= Requirement =
Beneath this instruction is a listing; print exactly the lines in it starting at the line that contains "xnor2_1 | 8 | 8 |" and going through the line that contains "Timing Repair Buffer".

= Dataset excerpts =
<file path="config.mk">
export PLATFORM = sky130hd
export DESIGN_NAME = cpw_timer
export DESIGN_NICKNAME = d
export VERILOG_FILES = /design/src/inc/cpw_pkg.sv /design/src/hw/cpw_timer.sv
export SDC_FILE = /design/constraint.sdc
export NUM_CORES = 1
export LEC_CHECK = 0
export ABC_AREA = 1
export ABC_CLOCK_PERIOD_IN_PS = 2100
export BUFFER_PORTS_ARGS = -buffer_cell sky130_fd_sc_hd__buf_2
export CAP_MARGIN = 20
export CORE_MARGIN = 2
export CORE_UTILIZATION = 40
export CTS_CLUSTER_SIZE = 40
export DETAILED_ROUTE_END_ITERATION = 8
export GPL_TIMING_DRIVEN = 0
export PLACE_DENSITY = 0.61
export SKIP_LAST_GASP = 1
export SYNTH_ARGS = -nofsm -noshare
export SYNTH_HDL_FRONTEND = slang
export SYNTH_SLANG_ARGS = --single-unit
</file>
<file path="constraint.sdc">
create_clock -name clk -period 2.1 [get_ports clk]
set_clock_uncertainty 0.05 [all_clocks]
set_input_delay 0.315 -clock clk [delete_from_list [all_inputs] [get_ports clk]]
set_output_delay 0.315 -clock clk [all_outputs]
set_load 0.005 [all_outputs]
</file>
<file path="src/inc/cpw_pkg.sv">
// Notes on behaviour
// [RULE1] Two 8-bit counters chain into one 16-bit up-counter on internal or event clock.
// [RULE2] Width match inverts the output flop; counting continues without clear.
// [RULE3] Period match inverts the flop, clears the counter and pulses the interrupt.
// [RULE4] Event source holds each level at least two machine cycles.
// [RULE5] Output flop loads a software initial level; reset clears it to zero.
// [RULE6] Pulse output pin always drives the inverse of the output flop.
// [RULE7] Software writes low byte then high byte; never one byte alone.
// [RULE8] Software sets the shared port latch to one before pulse output.
// [RULE9] Period and width registers are unbuffered; writes compare immediately.
// [RULE10] Software avoids changing period or width while the counter runs.
// [RULE11] Stopping the counter holds the output pin at its current level.
// [RULE12] Software changes the initial level in a separate write after stopping.
// [RULE13] Warm-up mode has high-to-low and low-to-high clock switch variants.
// [RULE14] Software holds both initial bits at zero in warm-up mode.
// [RULE15] Warm-up match compares only the upper 8 bits of the period.
// [RULE16] Warm-up match after start clears the counter and pulses the interrupt.
// [RULE17] Software enables the low-frequency oscillator before low warm-up.
// [RULE18] Handler stops counter, selects low clock, then disables high oscillator.
// [RULE19] Low warm-up period accepts 0100H to FF00H.
// [RULE20] High warm-up: enable high oscillator; handler stops, selects high, disables low.
package cpw_pkg;
	localparam logic [15:0] CPW_CNT_RESET     = 16'h0000;
	localparam logic [15:0] CPW_REG_RESET     = 16'h0000;
	localparam logic [15:0] CPW_WARM_MIN      = 16'h0100;
	localparam logic [15:0] CPW_WARM_MAX      = 16'hff00;
	localparam int          CPW_HIGH_LSB      = 8;
	localparam logic [1:0]  CPW_MODE_PPG      = 2'h0;
	localparam logic [1:0]  CPW_MODE_WARM_LO  = 2'h1;
	localparam logic [1:0]  CPW_MODE_WARM_HI  = 2'h2;
endpackage

</file>
<file path="src/hw/cpw_timer.sv">
`timescale 1ns/1ps
module cpw_timer
	import cpw_pkg::*;
#(
	// Width of the cascaded counter.
	parameter int COUNT_WIDTH = 16
)
(
	// Clock and reset.
	input  wire logic        clk,
	input  wire logic        srst,
	// Control.
	input  wire logic [1:0]  mode_sel,
	input  wire logic        cascade_start_bit,
	input  wire logic        event_sel,
	input  wire logic        count_tick,
	input  wire logic        output_flop_initial,
	input  wire logic        init_load,
	// Byte writes of period and width.
	input  wire logic        period_low_wr,
	input  wire logic        period_high_wr,
	input  wire logic        width_low_wr,
	input  wire logic        width_high_wr,
	input  wire logic [7:0]  wr_data,
	// External event pin.
	input  wire logic        event_pin,
	// Status and outputs.
	output logic [15:0] count_value,
	output logic        timer_match_interrupt,
	output logic        pulse_output_pin,
	output logic        warm_range_ok
);
	logic [15:0] cnt_reg;
	logic [15:0] cnt_next;
	logic [15:0] period_reg;
	logic [15:0] width_reg;
	logic        flop_reg;
	logic        irq_reg;
	logic        ev_s1_reg;
	logic        ev_s2_reg;
	logic        ev_prev_reg;
	logic        range_ok_reg;

	// The byte strobes split period and width into two halves of eight bits.
	if (COUNT_WIDTH != 16) begin : g_width_check
		$error("cpw_timer serves only a sixteen-bit cascade");
	end

	wire range_low_ok  = (period_reg >= CPW_WARM_MIN); // [RULE19]
	wire range_high_ok = (period_reg <= CPW_WARM_MAX); // [RULE19]

	wire warm_mode  = (mode_sel == CPW_MODE_WARM_LO) || (mode_sel == CPW_MODE_WARM_HI); // [RULE13]
	wire event_fall = ev_prev_reg & ~ev_s2_reg; // [RULE4]
	wire step       = cascade_start_bit & (event_sel ? event_fall : count_tick); // [RULE1]
	wire width_hit  = !warm_mode && (cnt_reg == width_reg); // [RULE2] [RULE9]
	wire period_hit = warm_mode
		? (cnt_reg[15:CPW_HIGH_LSB] == period_reg[15:CPW_HIGH_LSB]) // [RULE15]
		: (cnt_reg == period_reg); // [RULE9]
	wire match_end  = step && period_hit; // [RULE3] [RULE16]
	wire flop_flip  = step && !warm_mode && (period_hit || width_hit); // [RULE2] [RULE3]

	assign cnt_next = match_end ? CPW_CNT_RESET : (step ? cnt_reg + 16'h0001 : cnt_reg); // [RULE1]

	always_ff @(posedge clk) begin
		if (srst) begin
			ev_s1_reg   <= 1'b1;
			ev_s2_reg   <= 1'b1;
			ev_prev_reg <= 1'b1;
		end else begin
			ev_s1_reg   <= event_pin;
			ev_s2_reg   <= ev_s1_reg;
			ev_prev_reg <= ev_s2_reg;
		end
	end

	always_ff @(posedge clk) begin
		if (srst) begin
			cnt_reg <= CPW_CNT_RESET;
			irq_reg <= 1'b0;
		end else begin
			cnt_reg <= cnt_next;
			irq_reg <= match_end; // [RULE3] [RULE16]
		end
	end

	// Unbuffered byte writes take part in comparison from the next cycle.
	always_ff @(posedge clk) begin
		if (srst) begin
			period_reg <= CPW_REG_RESET;
			width_reg  <= CPW_REG_RESET;
		end else begin
			if (period_low_wr)  period_reg[7:0]  <= wr_data; // [RULE9]
			if (period_high_wr) period_reg[15:8] <= wr_data;
			if (width_low_wr)   width_reg[7:0]   <= wr_data;
			if (width_high_wr)  width_reg[15:8]  <= wr_data;
		end
	end

	// The flop only moves on a match or an explicit load, so a stop without a load holds it.
	always_ff @(posedge clk) begin
		if (srst) begin
			flop_reg <= 1'b0; // [RULE5]
		end else if (init_load && !cascade_start_bit) begin
			flop_reg <= output_flop_initial; // [RULE5] [RULE12]
		end else if (flop_flip) begin
			flop_reg <= ~flop_reg; // [RULE2] [RULE3] [RULE11]
		end
	end

	assign count_value           = cnt_reg;
	assign timer_match_interrupt = irq_reg;
	assign pulse_output_pin      = ~flop_reg; // [RULE6]
	assign warm_range_ok         = range_ok_reg;

	// The range flag is a registered status that follows the period one cycle later.
	always_ff @(posedge clk) begin
		if (srst) begin
			range_ok_reg <= 1'b0;
		end else begin
			range_ok_reg <= range_low_ok && range_high_ok; // [RULE19]
		end
	end
endmodule // cpw_timer

</file>
==> metrics.md <==
| Metric | Value |
|---|---|
| First-pass GRT wire length | 10.17 mm |
| Initial DRC count | 123 |
| Sequential cell area fraction in the yosys report | 40.56% |
| Post-Syn Area | 0.002665 sq mm |
| Hold Vio Cnt, Final | 0 |
| Post-Syn Instances | 369 |
| Multi-input logic area | 0.001360 sq mm |
| Post-Layout Inst Area | 0.003055 sq mm |
| Via count | 2,392 |
| Total congestion overflow | 0 |
| Post-Syn Area per Cell | 7.222 sq um |
| Reg clk slew, reported paths | 100 ps |
| TritonCTS buffer count | 5 |
| Worst slew pin tran | 462.9 ps |
| IO buf count | 40 |
| Slowest stage cell, crit path | dfxtp_1 |
| Die width | 85.63 microns |
| RSZ-0062 raised after global routing | false |
| CTS tree | yes |
| Root Driver | clkbuf_8 |
| Synthesized flop and latch total | 54 |
| Clock H-tree levels | 2 |
| CTS max path bufs | 2 |
| Clock tree sinks | 54 |
| PwrDens | 639.7 mW/mm^2 |
| DR WL/cell | 12.76 microns |
| HPWL Detailed | 4.963 mm |
| Leakage | 1.437 nW |
| Gp weighted congestion | 0.8149 |
| Share of layout cells above drive strength 1 | 20.14% |
| Initial Util | 41.73% |
| # setup viols final | 0 |
| # DRC | 0 |
| Seq. cell area | 0.001081 sq mm |
| MaxCap Viol Count | 0 |
| Critical Path Max Stage Delay | 520 ps |
| Unique masters post-synth | 31 |
| Core ar. | 0.006386 sq mm |
| Period utilisation layout | 84.90% |
| Number of hold buffers added after cts | 0 |
| Placement Rows | 29 |
| Setup TNS Final | 0 ps |
| Layout fillers | 670 |
| Diodes inserted | 0 |
| Critical Path Start Type | flip-flop |
| Worst EP arrival | 1950 ps |
| Post-synthesis net count | 392 |
| Rel. slew slack | 69.14% |
| Worst path required time | 2270 ps |
| Peak supply drop | 314.0 uV |
| Routed WL | 6.304 mm |
| Die extent in y | 85.63 microns |
| Post-CTS setup buffers | 0 |
| FMAX | 0.5609 GHz |
| Max-slew violations | 0 |
| YS warnings | 0 |
| I/O pin cnt | 41 |
| Nets@finish | 439 |
| R2R setup slack | 320 ps |
| Vias in the first global route | 2,119 |
| DR pass1 iterations | 4 |
| Crit path kind | flip-flop to flip-flop |
| Final min period | 1783 ps |
| Layout area overhead | 14.65% |
| CP max FO | 7 |
| Critical Path End Type | flip-flop |
| Vias/cell | 4.842 |
| Largest net degree at the start of global routing | 19 |
| Critical-path cell list | ha_1 > inv_1 > nor3_4 > nand2_2 > nor2_4 > inv_2 > nor2_4 > xor2_1 > nor2_1 |
| Die ar. | 0.007332 sq mm |
| Total track usage | 17.76% |
| # resized after CTS | 0 |
| Hold Path Class | primary input to flip-flop |
| Worst skew pair latency | 310 ps |
| Initial antenna violation count | 0 |
| Post-DRT Antenna Nets | 0 |
| Status | completed |
| Most used cell along the critical path | nor2_4 |
| Placed instance area | 0.002962 sq mm |
path summary, 6_finish.rpt:
kind                  startpoint               to  cells after the start
setup reg to reg  count_value[0]  count_value[12]                      9
setup / recovery  count_value[0]  count_value[12]                      9
hold / removal         event_pin        ev_s1_reg                      2
hold reg to reg        ev_s1_reg        ev_s2_reg                      1
placed cells by master, fill, tap and decap left out:
| master | Yosys | final |
|---|---|---|
| a211oi_1 | 1 | 1 |
| a21oi_1 | 19 | 19 |
| a21oi_2 | 5 | 5 |
| buf_1 | 1 | 1 |
| buf_2 | 2 | 42 |
| buf_6 | 1 | 1 |
| clkbuf_1 | 4 | 4 |
| clkbuf_8 | 0 | 5 |
| clkinv_1 | 2 | 2 |
| clkinv_4 | 0 | 1 |
| clkinvlp_4 | 0 | 1 |
| dfxtp_1 | 54 | 54 |
| ha_1 | 1 | 1 |
| inv_1 | 40 | 40 |
| inv_2 | 7 | 7 |
| inv_6 | 0 | 1 |
| nand2_1 | 66 | 66 |
| nand2_2 | 5 | 5 |
| nand3_1 | 8 | 8 |
| nand3_2 | 3 | 3 |
| nand4_1 | 4 | 4 |
| nand4_2 | 1 | 1 |
| nor2_1 | 60 | 60 |
| nor2_2 | 3 | 3 |
| nor2_4 | 3 | 3 |
| nor3_1 | 6 | 6 |
| nor3_2 | 1 | 1 |
| nor3_4 | 2 | 2 |
| nor3b_1 | 1 | 1 |
| nor4_1 | 3 | 3 |
| o21a_1 | 1 | 1 |
| o21ai_0 | 35 | 35 |
| or2_2 | 3 | 3 |
| xnor2_1 | 8 | 8 |
| xor2_1 | 19 | 19 |
cell usage after synthesis, drive strengths merged:
cell	n	share of area, %
clkinv	2	0.28
nand4	5	1.4
a211oi	1	0.28
nand3	11	2.6
a21oi	24	5.2
o21ai	35	6.6
clkbuf	4	0.56
nor4	3	0.70
ha	1	0.47
inv	47	6.6
o21a	1	0.28
xor2	19	6.2
or2	3	0.70
nor3b	1	0.28
dfxtp	54	41
buf	4	0.94
nand2	71	10
nor3	9	2.7
nor2	66	10
xnor2	8	2.6
per-stage QoR:
stage / power, mW / worst slack (ps) / util, % / cells / hold WS, ps
after global routing: 2.069 / 209.5 / 47.84 / 494 / 109.4
final: 1.955 / 317.1 / 47.84 / 494 / 125.5
after detailed placement: 1.376 / 338.8 / 46.38 / 486 / 353.1
after global placement: 1.371 / 330.6 / 46.38 / 486 / 344.9
after CTS: 1.979 / 320.9 / 47.84 / 494 / 121.5
after floorplan: 1.289 / 520.2 / - / 369 / 337.4
routing by layer:
metal | part of all wire, % | global-route usage [%] | up-vias
li1 | - | - | 1254
met3 | 5.7 | 3.176 | 8
met2 | 45 | 28.62 | 52
met1 | 48 | 24.02 | 1078
met4 | 1.7 | 6.205 | 0
met5 | 0 | 0 | -
area by class of cell:
type                            instances  area share (%)
Multi-Input combinational cell        258           44.51
Sequential cell                        54           35.38
Timing Repair Buffer                   40           6.552
Inverter                               49           6.020
Tap cell                               77           3.153
Clock buffer                            5           2.252
Buffer                                  8           1.310
Clock inverter                          3          0.8190
critical path: cells and delay by family, from the launching register on:
family	cells	cell delay (ps)
adder cells (fa/ha/maj)	1	200
XOR/XNOR	1	150
buffers and inverters	2	140
flip-flops	1	520
AND/OR/NAND/NOR	5	630
cell families (layout without fill, tap and decap cells):
| group | after synthesis | after routing | share of synthesized area (%) |
|---|---|---|---|
| AND/OR/NAND/NOR | 169 | 169 | 29.34 |
| buffers and inverters | 57 | 105 | 8.404 |
| XOR/XNOR | 27 | 27 | 8.873 |
| AO/OA/AOI/OAI | 61 | 61 | 12.35 |
| adder cells (fa/ha/maj) | 1 | 1 | 0.4694 |
| flip-flops | 54 | 54 | 40.56 |
report_power, final:
group          total (mW)  internal, mW  switching [mW]
Sequential           1.11          1.07          0.0392
Combinational       0.238        0.0940           0.144
Clock               0.603         0.241           0.362
Total                1.95          1.41           0.545
Note: power is estimated with default switching activity, not from simulation.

= Exercise solution =
| xnor2_1 | 8 | 8 |
| xor2_1 | 19 | 19 |
cell usage after synthesis, drive strengths merged:
cell	n	share of area, %
clkinv	2	0.28
nand4	5	1.4
a211oi	1	0.28
nand3	11	2.6
a21oi	24	5.2
o21ai	35	6.6
clkbuf	4	0.56
nor4	3	0.70
ha	1	0.47
inv	47	6.6
o21a	1	0.28
xor2	19	6.2
or2	3	0.70
nor3b	1	0.28
dfxtp	54	41
buf	4	0.94
nand2	71	10
nor3	9	2.7
nor2	66	10
xnor2	8	2.6
per-stage QoR:
stage / power, mW / worst slack (ps) / util, % / cells / hold WS, ps
after global routing: 2.069 / 209.5 / 47.84 / 494 / 109.4
final: 1.955 / 317.1 / 47.84 / 494 / 125.5
after detailed placement: 1.376 / 338.8 / 46.38 / 486 / 353.1
after global placement: 1.371 / 330.6 / 46.38 / 486 / 344.9
after CTS: 1.979 / 320.9 / 47.84 / 494 / 121.5
after floorplan: 1.289 / 520.2 / - / 369 / 337.4
routing by layer:
metal | part of all wire, % | global-route usage [%] | up-vias
li1 | - | - | 1254
met3 | 5.7 | 3.176 | 8
met2 | 45 | 28.62 | 52
met1 | 48 | 24.02 | 1078
met4 | 1.7 | 6.205 | 0
met5 | 0 | 0 | -
area by class of cell:
type                            instances  area share (%)
Multi-Input combinational cell        258           44.51
Sequential cell                        54           35.38
Timing Repair Buffer                   40           6.552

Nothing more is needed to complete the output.